Be careful what you wish for, they say, you just might get it.

Well, in the case of an area child, he was more than thrilled recently when his wish of several years came true. Thanks to the folks at “The Ellen DeGeneres Show,” 10-year-old Cibolo resident Vincent Arambula got to sit next to his hero Iron Man in the form of Robert Downey Jr., the actor who played the Marvel superhero character in popular films.

“I finally met my life’s dream. It’s come true, forever,” Vincent said. “It changed my life.”

According to his father Andy Arambula, Vincent is not exaggerating when he says meeting Downey changed his life. Vincent became nonverbal as a child before being diagnosed with autism when he was 4.

The condition affected Vincent’s development and caused him to withdraw into himself. He didn’t speak so he didn’t make friends easily or play with or like other kids his age, Andy said.

Then, at about the age of 6, Vincent stumbled upon an Iron Man replica mask at a neighbor’s house. He put it on and things immediately started to change, his father said.

Andy ordered his son his own Iron Man helmet and the boy began to soar.

“The Iron Man mask and movie allowed him to speak,” Andy said.

“Within 24 hours of me ordering the helmet and us watching the movie, we had a different child in our house.”

Vincent blossomed in different ways, he said. His imagination play increased exponentially, Andy said.

His son did things he hadn’t in the past, the elder Arambula said.

“He started flying around the house, using his hands as repulsor blasters and kind of acting like Iron Man,” Andy said. “I was like, ‘Wow, this is the key that has unlocked my son.’”

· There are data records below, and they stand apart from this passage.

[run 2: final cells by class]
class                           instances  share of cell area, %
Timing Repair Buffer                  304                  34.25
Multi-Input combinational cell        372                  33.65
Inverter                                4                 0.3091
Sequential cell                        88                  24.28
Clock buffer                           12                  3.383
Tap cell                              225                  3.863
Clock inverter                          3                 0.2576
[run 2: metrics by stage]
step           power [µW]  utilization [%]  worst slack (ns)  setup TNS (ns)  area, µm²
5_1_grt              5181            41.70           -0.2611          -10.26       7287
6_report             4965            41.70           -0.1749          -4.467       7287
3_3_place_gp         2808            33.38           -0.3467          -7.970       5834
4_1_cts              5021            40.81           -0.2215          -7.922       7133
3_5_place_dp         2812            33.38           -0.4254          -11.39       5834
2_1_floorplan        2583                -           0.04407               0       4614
## src/rtl/intdis_pkg.sv

```systemverilog
package intdis_pkg;

    localparam int XLEN     = 32;
    localparam int HW       = 16;
    localparam int REG_AW   = 5;
    localparam int CREG_W   = 3;
    localparam int IE_BIT   = 0;

    localparam logic [4:0] PFX_EXT   = 5'b11110;
    localparam logic [2:0] MAJ_COP   = 3'b000;
    localparam logic [2:0] SEL_ZERO  = 3'b000;
    localparam logic [4:0] OP_REGRES = 5'b00010;
    localparam logic [4:0] OP_NORES  = 5'b00110;
    localparam logic [4:0] LO_EDGE   = 5'b01100;
    localparam logic [2:0] LO_MID    = 3'b111;

    typedef enum logic [1:0] {
        ST_IDLE   = 2'd0,
        ST_UPDATE = 2'd1,
        ST_TRAP   = 2'd2,
        ST_REJECT = 2'd3
    } fsm_t;

    typedef enum logic {
        FORM_NORES = 1'b0,
        FORM_REGRES = 1'b1
    } form_t;

endpackage

```

## src/rtl/intdis_decode.sv

```systemverilog
module intdis_decode
    import intdis_pkg::*;
#(
    parameter int HWIDTH = HW,
    parameter int CW     = CREG_W
) (
    input  logic [HWIDTH-1:0] hi,
    input  logic [HWIDTH-1:0] lo,
    output logic              match,
    output form_t             form,
    output logic [CW-1:0]     creg
);
    logic [4:0] f_pfx;
    logic [2:0] f_maj;
    logic [2:0] f_sel;
    logic [4:0] f_op;
    logic [4:0] f_lhead;
    logic [2:0] f_lmid;
    logic [4:0] f_ltail;
    logic       fixed_ok;

    always_comb begin
        f_pfx   = hi[15:11];
        f_maj   = hi[10:8];
        f_sel   = hi[7:5];
        f_op    = hi[4:0];
        f_lhead = lo[15:11];
        f_lmid  = lo[10:8];
        creg    = lo[7:5];
        f_ltail = lo[4:0];

        fixed_ok = (f_pfx == PFX_EXT) && (f_maj == MAJ_COP) &&
                   (f_sel == SEL_ZERO) && (f_lhead == LO_EDGE) &&
                   (f_lmid == LO_MID) && (f_ltail == LO_EDGE);

        form  = FORM_NORES;
        match = 1'b0;
        if (fixed_ok) begin
            if (f_op == OP_REGRES) begin
                form  = FORM_REGRES;
                match = 1'b1;
            end else if (f_op == OP_NORES && creg == '0) begin
                form  = FORM_NORES;
                match = 1'b1;
            end
        end
    end
endmodule

```

## src/rtl/intdis_regmap.sv

```systemverilog
module intdis_regmap
    import intdis_pkg::*;
#(
    parameter int CW = CREG_W,
    parameter int AW = REG_AW
) (
    input  logic [CW-1:0] creg,
    output logic [AW-1:0] freg
);
    always_comb begin
        unique case (creg)
            3'd0:    freg = AW'(16);
            3'd1:    freg = AW'(17);
            default: freg = AW'(creg);
        endcase
    end
endmodule

```

## src/rtl/intdis_hazard.sv

```systemverilog
module intdis_hazard (
    input  logic clk,
    input  logic rst_n,
    input  logic set_i,
    input  logic clear_i,
    output logic pending_o
);
    logic pend_q;

    always_ff @(posedge clk) begin
        if (!rst_n) begin
            pend_q <= 1'b0;
        end else if (set_i) begin
            pend_q <= 1'b1;
        end else if (clear_i) begin
            pend_q <= 1'b0;
        end
    end

    assign pending_o = pend_q;
endmodule

```

## src/rtl/intdis_unit.sv

```systemverilog
module intdis_unit
    import intdis_pkg::*;
#(
    parameter int DW = XLEN,
    parameter int AW = REG_AW,
    parameter int IE = IE_BIT
) (
    input  logic          clk,
    input  logic          rst_n,
    input  logic          in_valid,
    input  logic [15:0]   instr_hi,
    input  logic [15:0]   instr_lo,
    input  logic          cp0_usable,
    input  logic [DW-1:0] status_in,
    input  logic          hazard_clear,
    output logic          out_valid,
    output logic          status_we,
    output logic [DW-1:0] status_out,
    output logic          gpr_we,
    output logic [AW-1:0] gpr_idx,
    output logic [DW-1:0] gpr_data,
    output logic          exc_cpu,
    output logic          illegal,
    output logic          hazard_pending
);
    localparam logic [DW-1:0] IE_MASK = DW'(1) << IE;

    fsm_t              state_q, state_d;
    logic              dec_match;
    form_t             dec_form;
    logic [CREG_W-1:0] dec_creg;
    logic [AW-1:0]     map_idx;

    logic [DW-1:0]     snap_q;
    logic [AW-1:0]     idx_q;
    logic              wr_q;

    intdis_decode u_dec (
        .hi    (instr_hi),
        .lo    (instr_lo),
        .match (dec_match),
        .form  (dec_form),
        .creg  (dec_creg)
    );

    intdis_regmap #(.CW(CREG_W), .AW(AW)) u_map (
        .creg (dec_creg),
        .freg (map_idx)
    );

    always_comb begin
        if (!in_valid)
            state_d = ST_IDLE;
        else if (!dec_match)
            state_d = ST_REJECT;
        else if (!cp0_usable)
            state_d = ST_TRAP;
        else
            state_d = ST_UPDATE;
    end

    always_ff @(posedge clk) begin
        if (!rst_n) begin
            state_q <= ST_IDLE;
        end else begin
            state_q <= state_d;
        end
    end

    always_ff @(posedge clk) begin
        if (!rst_n) begin
            snap_q <= '0;
            idx_q  <= '0;
            wr_q   <= 1'b0;
        end else begin
            snap_q <= status_in;
            idx_q  <= map_idx;
            wr_q   <= (dec_form == FORM_REGRES);
        end
    end

    intdis_hazard u_haz (
        .clk       (clk),
        .rst_n     (rst_n),
        .set_i     (state_d == ST_UPDATE),
        .clear_i   (hazard_clear),
        .pending_o (hazard_pending)
    );

    always_comb begin
        out_valid  = 1'b0;
        status_we  = 1'b0;
        status_out = '0;
        gpr_we     = 1'b0;
        gpr_idx    = '0;
        gpr_data   = '0;
        exc_cpu    = 1'b0;
        illegal    = 1'b0;
        unique case (state_q)
            ST_IDLE: begin
            end
            ST_UPDATE: begin
                out_valid  = 1'b1;
                status_we  = 1'b1;
                status_out = snap_q & ~IE_MASK;
                if (wr_q) begin
                    gpr_we   = 1'b1;
                    gpr_idx  = idx_q;
                    gpr_data = snap_q;
                end
            end
            ST_TRAP: begin
                out_valid = 1'b1;
                exc_cpu   = 1'b1;
            end
            ST_REJECT: begin
                out_valid = 1'b1;
                illegal   = 1'b1;
            end
        endcase
    end
endmodule

```

## config.mk

```make
export PLATFORM = sky130hd
export DESIGN_NAME = intdis_unit
export DESIGN_NICKNAME = d
export VERILOG_FILES = /design/src/rtl/intdis_pkg.sv /design/src/rtl/intdis_decode.sv /design/src/rtl/intdis_regmap.sv /design/src/rtl/intdis_hazard.sv /design/src/rtl/intdis_unit.sv
export SDC_FILE = /design/constraint.sdc
export NUM_CORES = 1
export LEC_CHECK = 0
export ABC_AREA = 1
export BUFFER_PORTS_ARGS = -buffer_cell sky130_fd_sc_hd__buf_4
export CORE_MARGIN = 4
export CORE_UTILIZATION = 43
export CTS_CLUSTER_DIAMETER = 40
export CTS_CLUSTER_SIZE = 40
export DETAILED_ROUTE_END_ITERATION = 10
export GPL_TIMING_DRIVEN = 0
export MAX_ROUTING_LAYER = met4
export PLACE_DENSITY = 0.88
export SLEW_MARGIN = 10
export SYNTH_ARGS = -nofsm -noshare
export SYNTH_HDL_FRONTEND = slang
export SYNTH_SLANG_ARGS = --single-unit
```

## constraint.sdc

```tcl
create_clock -name clk -period 2.75 [get_ports clk]
set_input_delay 0.4125 -clock clk [delete_from_list [all_inputs] [get_ports clk]]
set_output_delay 0.4125 -clock clk [all_outputs]
set_load 0.1 [all_outputs]
```

==> metrics.cfg <==
[run_status]
outcome=finished, final reports clean

[routing]
antenna_left=0
first_pass_iters=4
drt_iter0_drc=44
wirelength_mm=5.17
avgViaCountPerCell=4.12
drc=0
wl_per_cell_microns=10.5
vias=2021

[setup_path]
worstPathArrival_ps=1590
worst_ep_required_time_ps=2340
r2r-start=u_haz.pending_o$_SDFFE_PN0P_
crit_slowest_cell=dfxtp_1
crit_type=reg -> out
end_kind=output pin
start_kind=flip-flop
crit_buf_inv=5
critPathMaxFanout=10
path_cells=inv_2 > nor2_4 > inv_2 > buf_6 > buf_6 > nor2_2 > buf_4
path_delay_family=buffers and inverters
cp-startpoint=state_q[0]$_SDFF_PN0_
cpPeakStageDelay_ps=370

[grt]
grt_max_degree=13
track_usage=0.194
grt_antenna_before_repair=0
grt_pass1_wl_mm=8.15
overflow=0
grt_pass1_vias=1945

[job]
drv_cap=0

[clock_tree]
cts-buffers-inserted=5
path_clk_slew_ps=80
clk_path_buf_depth=2
clk_latency_ps=280
cts_hold_buf=0
clockRootBuffer=clkbuf_8
tritoncts=built
post_cts_buffers=0
cts_resized=0
cts.htree.levels=2
cts_sinks=40

[placed_design]
port_buffers=141
dp_slack_ps=1040
gp_congestion=0.744
hpwl_mm=4.49

[logic_synthesis]
synth_cell_types=18
netlist_area_sq_um=1910
yosysTopAreaCell=dfxtp_1
syn_avg_cell_area_sq_um=6.62
yosys_most_used_dff=dfxtp_1
synthDominantCellAreaShare=0.418
synth_seq_cells=40
synth_edf_count=0
synth.top_cells.by_count=83 x inv_1, 56 x nand2_1, 49 x nor2_1
yosysSeqAreaShare=0.418
synth.most_common_cell=inv_1
ys_warn_count=0
synth_area_leaders=dfxtp_1 42%, inv_1 16%, nand2_1 11%
netlist_instances=289
ys_async_sr_fraction=0

[cells_and_area]
nets=507
diodes=0
drive_above_1_share=0.533
synthToLayoutAreaGrowth_pct=68.7

[die]
rows=24
start_util=0.443
coreArea_sq_um=4320
die_x_microns=74.7
die_h_microns=74.7
ios=144
dieArea_sq_um=5580

[pwr]
p_leak_nw=1.86
ir_drop_mv=0.295
p_per_area_nw_per_um2=407

[timing]
fin_crit_sh=0.727
period_needed_ps=2000
hold_viol=0
fin_skew_ps=0
tns_ps=0
rsz0062_at_grt=false
setup_viol=0
fmax_mhz=500
worst_slack_ps=750
maxSlewViolCount=0

[hold_path]
hold_class=in -> reg
hold_start=status_in[15]

## tightest hold or removal path: stages
cell and delay (ps):
buf_4 70, nand2_1 40, inv_1 40
## where the power goes
part / total, mW / internal, mW / leakage (nW) / switching, mW
sequential: 0.617 / 0.609 / 0.333 / 0.00803
combinational: 0.308 / 0.111 / 1.48 / 0.197
clock: 0.389 / 0.200 / 0.0510 / 0.189
## path summary, 6_finish.rpt
check,cells past startpoint,slack (ps),endpoint
worst max-delay path,7,750,status_out[28]
worst min register to register,2,480,u_haz.pending_o$_SDFFE_PN0P_
worst max register to register,2,2200,u_haz.pending_o$_SDFFE_PN0P_
worst min-delay path,3,300,snap_q[15]$_SDFF_PN0_
## metrics by stage
stage	total power, mW	util	std cells	instance area (sq um)	hold slack (ps)
6_report	1.31	0.747	491	3230	300
5_1_grt	1.38	0.747	491	3230	294
4_1_cts	1.33	0.747	491	3230	292
3_5_place_dp	0.941	0.725	483	3140	464
3_3_place_gp	0.934	0.725	483	3140	456
2_1_floorplan	0.828	-	290	2010	489
## cells in the final DEF (no fill, tap or decap)
master,n
inv_2,3
clkinv_2,2
nor3_1,3
buf_6,7
buf_4,143
nor4_1,1
a21oi_1,1
or2_0,1
nand3b_1,2
nor2_4,2
nor2_1,13
buf_2,4
nand4_1,1
clkbuf_8,6
nor2_2,66
nand3_1,2
nand2_1,56
inv_1,83
dfxtp_1,40
nor3_2,1
conb_1,2
## flip-flops by register name (all words and copies together) (netlist names)
register,flops
u_haz.pending_o,1
wr_q,1
snap_q,32
idx_q,4
state_q,2
## kinds of logic (layout without fill, tap and decap cells)
logic type             count (synthesis)  count (layout)  synth area share
buffers and inverters                 99             248             0.228
AND/OR/NAND/NOR                      148             148             0.349
AO/OA/AOI/OAI                          1               1           0.00261
other                                  1               2           0.00196
flip-flops                            40              40             0.418
## layout make-up
cell class                      count  area (sq um)
Buffer                             13           114
Clock buffer                        6          82.6
Clock inverter                      2          10.0
Fill cell                         369          1090
Inverter                           86           323
Multi-Input combinational cell    151           776
Sequential cell                    40           801
Tap cell                           52          65.1
Timing Repair Buffer              141          1060
## metal layers
layer | global-route usage | part of all wire | up-vias
met1 | 0.188 | 0.33 | 852
met5 | - | 0 | -
met4 | 0.0474 | 0.015 | 0
li1 | - | - | 1077
met2 | 0.379 | 0.56 | 86
met3 | 0.0481 | 0.093 | 6
Note: power is estimated with default switching activity, not from simulation.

Vincent started to become “his own independent person,” Andy said. The boy started engaging with other children, found common interests with them and held discussions that he wouldn’t have done before learning about Iron Man.

Vincent was doing things that his father thought kids should be doing, Andy said.

“He was kind of out and really trying to make up for all the lost time he had not making friends and not being able to talk,” the father said.

Seeing their son’s affinity for Iron Man and the way identifying with the character helped him with his autism, Andy and his wife Nicole wanted to share what they learned with the world. They thought maybe knowing what they knew might help other parents of children diagnosed with autism, Andy said.

So Nicole Arambula sent a message to “The Ellen Show” to try to get the word out. The family was chosen to be on the show.

Even better, Ellen and producers arranged for Downey to host the segment and interview the Arambulas.

The episode aired earlier this month and Vincent said his classmates recognized him on the show and let him know they had.

Other parents have taken notice, Andy said. People from across the globe have reached out to the Arambula family. People have commented with hopes something similar might bring their children diagnosed with autism out of their shells, he said.

For Vincent, meeting Downey was a dream come true. When some people say meeting their idols changed their lives, they might mean it on a different level.

Things were a little different when the Schlather Intermediate student was introduced to the man he has looked up to the majority of his life.

“He meant my life,” Vincent said. “I was just a lonely kid in a shell before Iron Man.”